__Problem requirements__. Please keep to the lines below from the one with "floorplan: 8.981 / - / 20903 / 0.4003" through the one with "buffers inserted | 17 | 29", and restate them word for word, ends included.

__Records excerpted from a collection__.
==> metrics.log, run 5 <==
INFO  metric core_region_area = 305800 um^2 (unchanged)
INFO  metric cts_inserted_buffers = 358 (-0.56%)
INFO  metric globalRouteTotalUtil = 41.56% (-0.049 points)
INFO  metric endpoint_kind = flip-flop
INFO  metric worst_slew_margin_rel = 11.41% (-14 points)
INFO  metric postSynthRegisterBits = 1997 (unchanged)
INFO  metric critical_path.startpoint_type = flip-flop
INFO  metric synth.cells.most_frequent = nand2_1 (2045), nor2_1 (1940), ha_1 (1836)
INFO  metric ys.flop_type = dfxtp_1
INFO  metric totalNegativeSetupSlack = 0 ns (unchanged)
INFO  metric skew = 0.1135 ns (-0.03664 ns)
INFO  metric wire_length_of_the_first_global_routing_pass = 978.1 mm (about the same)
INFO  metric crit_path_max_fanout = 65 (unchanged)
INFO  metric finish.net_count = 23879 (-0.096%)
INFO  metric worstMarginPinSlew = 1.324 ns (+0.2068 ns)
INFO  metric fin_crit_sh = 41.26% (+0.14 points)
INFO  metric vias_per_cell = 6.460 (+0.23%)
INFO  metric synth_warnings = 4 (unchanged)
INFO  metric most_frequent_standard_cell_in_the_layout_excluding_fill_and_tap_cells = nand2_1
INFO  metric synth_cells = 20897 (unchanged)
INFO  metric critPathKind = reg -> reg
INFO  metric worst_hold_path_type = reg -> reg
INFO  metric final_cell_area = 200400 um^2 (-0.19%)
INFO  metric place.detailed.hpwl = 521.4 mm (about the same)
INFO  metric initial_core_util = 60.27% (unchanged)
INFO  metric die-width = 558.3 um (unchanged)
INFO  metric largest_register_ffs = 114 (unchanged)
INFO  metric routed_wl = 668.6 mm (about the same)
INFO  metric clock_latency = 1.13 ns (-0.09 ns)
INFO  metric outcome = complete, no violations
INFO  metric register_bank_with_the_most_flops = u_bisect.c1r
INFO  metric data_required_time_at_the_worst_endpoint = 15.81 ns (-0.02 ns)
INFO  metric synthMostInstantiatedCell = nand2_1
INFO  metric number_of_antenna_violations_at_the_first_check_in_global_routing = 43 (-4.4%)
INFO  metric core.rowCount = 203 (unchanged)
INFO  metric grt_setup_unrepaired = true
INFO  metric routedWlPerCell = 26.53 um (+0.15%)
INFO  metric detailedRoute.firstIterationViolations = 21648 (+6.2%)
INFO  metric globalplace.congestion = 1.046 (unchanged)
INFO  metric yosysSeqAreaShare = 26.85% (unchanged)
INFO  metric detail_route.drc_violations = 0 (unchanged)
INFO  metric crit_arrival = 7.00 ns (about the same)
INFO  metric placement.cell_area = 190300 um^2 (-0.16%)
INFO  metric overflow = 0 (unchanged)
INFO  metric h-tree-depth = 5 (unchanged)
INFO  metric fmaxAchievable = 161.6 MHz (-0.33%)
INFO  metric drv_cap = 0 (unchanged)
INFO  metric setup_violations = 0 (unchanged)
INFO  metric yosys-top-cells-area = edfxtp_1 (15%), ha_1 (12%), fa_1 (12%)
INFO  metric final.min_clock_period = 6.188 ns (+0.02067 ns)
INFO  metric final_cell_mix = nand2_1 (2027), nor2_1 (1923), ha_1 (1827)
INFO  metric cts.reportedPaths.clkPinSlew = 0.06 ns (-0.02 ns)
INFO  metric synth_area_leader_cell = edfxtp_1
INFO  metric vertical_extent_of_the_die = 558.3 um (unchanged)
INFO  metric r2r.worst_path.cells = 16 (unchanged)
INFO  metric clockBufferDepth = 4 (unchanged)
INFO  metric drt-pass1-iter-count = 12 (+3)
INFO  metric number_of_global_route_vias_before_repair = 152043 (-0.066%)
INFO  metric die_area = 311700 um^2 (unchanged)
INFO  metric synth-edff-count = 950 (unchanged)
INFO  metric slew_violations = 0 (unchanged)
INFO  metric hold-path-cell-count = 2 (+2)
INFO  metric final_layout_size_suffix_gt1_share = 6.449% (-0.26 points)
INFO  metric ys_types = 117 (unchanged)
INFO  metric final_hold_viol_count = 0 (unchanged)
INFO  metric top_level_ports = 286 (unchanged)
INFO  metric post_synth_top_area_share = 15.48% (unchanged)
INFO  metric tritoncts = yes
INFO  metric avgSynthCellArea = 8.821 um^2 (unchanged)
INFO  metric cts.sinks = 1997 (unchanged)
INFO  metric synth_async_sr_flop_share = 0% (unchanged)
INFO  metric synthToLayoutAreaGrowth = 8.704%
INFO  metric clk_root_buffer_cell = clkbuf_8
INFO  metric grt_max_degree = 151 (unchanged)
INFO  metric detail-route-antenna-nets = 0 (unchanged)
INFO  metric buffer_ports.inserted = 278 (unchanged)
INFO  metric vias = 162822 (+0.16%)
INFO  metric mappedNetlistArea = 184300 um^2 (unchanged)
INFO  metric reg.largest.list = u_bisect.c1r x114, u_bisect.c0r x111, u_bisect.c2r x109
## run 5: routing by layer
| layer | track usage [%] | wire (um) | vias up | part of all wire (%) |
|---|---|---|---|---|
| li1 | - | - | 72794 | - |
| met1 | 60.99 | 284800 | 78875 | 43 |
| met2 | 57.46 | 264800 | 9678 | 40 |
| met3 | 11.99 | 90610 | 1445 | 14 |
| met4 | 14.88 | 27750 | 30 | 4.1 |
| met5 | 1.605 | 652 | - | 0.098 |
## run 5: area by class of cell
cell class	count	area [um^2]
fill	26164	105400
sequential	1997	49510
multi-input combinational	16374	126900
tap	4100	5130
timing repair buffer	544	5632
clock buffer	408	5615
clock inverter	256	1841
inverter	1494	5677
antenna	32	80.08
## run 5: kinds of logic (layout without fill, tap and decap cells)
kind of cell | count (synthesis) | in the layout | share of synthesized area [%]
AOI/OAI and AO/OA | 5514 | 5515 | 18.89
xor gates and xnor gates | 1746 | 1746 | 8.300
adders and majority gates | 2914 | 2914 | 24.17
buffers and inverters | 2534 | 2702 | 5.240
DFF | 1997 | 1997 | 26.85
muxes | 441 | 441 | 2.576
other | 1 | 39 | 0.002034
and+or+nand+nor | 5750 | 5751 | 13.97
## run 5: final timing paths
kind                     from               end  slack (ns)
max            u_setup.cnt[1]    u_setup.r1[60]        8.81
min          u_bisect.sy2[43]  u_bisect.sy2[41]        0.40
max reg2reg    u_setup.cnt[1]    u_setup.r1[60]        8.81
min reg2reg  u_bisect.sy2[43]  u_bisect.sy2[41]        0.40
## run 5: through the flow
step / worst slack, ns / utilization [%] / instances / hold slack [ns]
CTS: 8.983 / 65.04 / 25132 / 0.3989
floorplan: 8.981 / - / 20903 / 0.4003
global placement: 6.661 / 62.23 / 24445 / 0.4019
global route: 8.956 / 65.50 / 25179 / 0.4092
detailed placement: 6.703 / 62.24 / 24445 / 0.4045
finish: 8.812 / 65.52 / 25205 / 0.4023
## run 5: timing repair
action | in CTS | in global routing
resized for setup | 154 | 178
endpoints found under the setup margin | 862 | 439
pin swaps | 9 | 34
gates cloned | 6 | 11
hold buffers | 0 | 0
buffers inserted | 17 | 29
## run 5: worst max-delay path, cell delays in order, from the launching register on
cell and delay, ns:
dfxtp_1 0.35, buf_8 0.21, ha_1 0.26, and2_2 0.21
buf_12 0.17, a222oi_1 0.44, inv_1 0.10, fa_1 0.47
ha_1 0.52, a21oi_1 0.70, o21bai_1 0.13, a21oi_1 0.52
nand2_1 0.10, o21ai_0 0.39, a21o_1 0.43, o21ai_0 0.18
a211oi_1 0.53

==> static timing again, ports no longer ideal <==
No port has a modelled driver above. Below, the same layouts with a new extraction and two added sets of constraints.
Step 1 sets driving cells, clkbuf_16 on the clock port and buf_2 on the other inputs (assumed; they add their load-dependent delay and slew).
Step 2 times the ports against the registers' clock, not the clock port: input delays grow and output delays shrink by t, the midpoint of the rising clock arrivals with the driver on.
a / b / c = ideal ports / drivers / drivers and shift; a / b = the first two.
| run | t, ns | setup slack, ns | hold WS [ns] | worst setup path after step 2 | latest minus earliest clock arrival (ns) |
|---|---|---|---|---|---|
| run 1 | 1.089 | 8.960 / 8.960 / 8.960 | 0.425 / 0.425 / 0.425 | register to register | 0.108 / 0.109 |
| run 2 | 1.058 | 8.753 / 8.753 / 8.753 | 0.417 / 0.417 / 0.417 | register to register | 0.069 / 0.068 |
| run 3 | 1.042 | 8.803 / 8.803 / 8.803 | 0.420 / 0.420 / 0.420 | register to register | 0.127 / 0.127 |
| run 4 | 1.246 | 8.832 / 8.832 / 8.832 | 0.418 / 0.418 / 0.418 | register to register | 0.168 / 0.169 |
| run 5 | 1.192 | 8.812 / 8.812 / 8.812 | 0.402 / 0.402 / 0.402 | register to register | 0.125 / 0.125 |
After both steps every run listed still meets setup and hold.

__Written solution__.
floorplan: 8.981 / - / 20903 / 0.4003
global placement: 6.661 / 62.23 / 24445 / 0.4019
global route: 8.956 / 65.50 / 25179 / 0.4092
detailed placement: 6.703 / 62.24 / 24445 / 0.4045
finish: 8.812 / 65.52 / 25205 / 0.4023
## run 5: timing repair
action | in CTS | in global routing
resized for setup | 154 | 178
endpoints found under the setup margin | 862 | 439
pin swaps | 9 | 34
gates cloned | 6 | 11
hold buffers | 0 | 0
buffers inserted | 17 | 29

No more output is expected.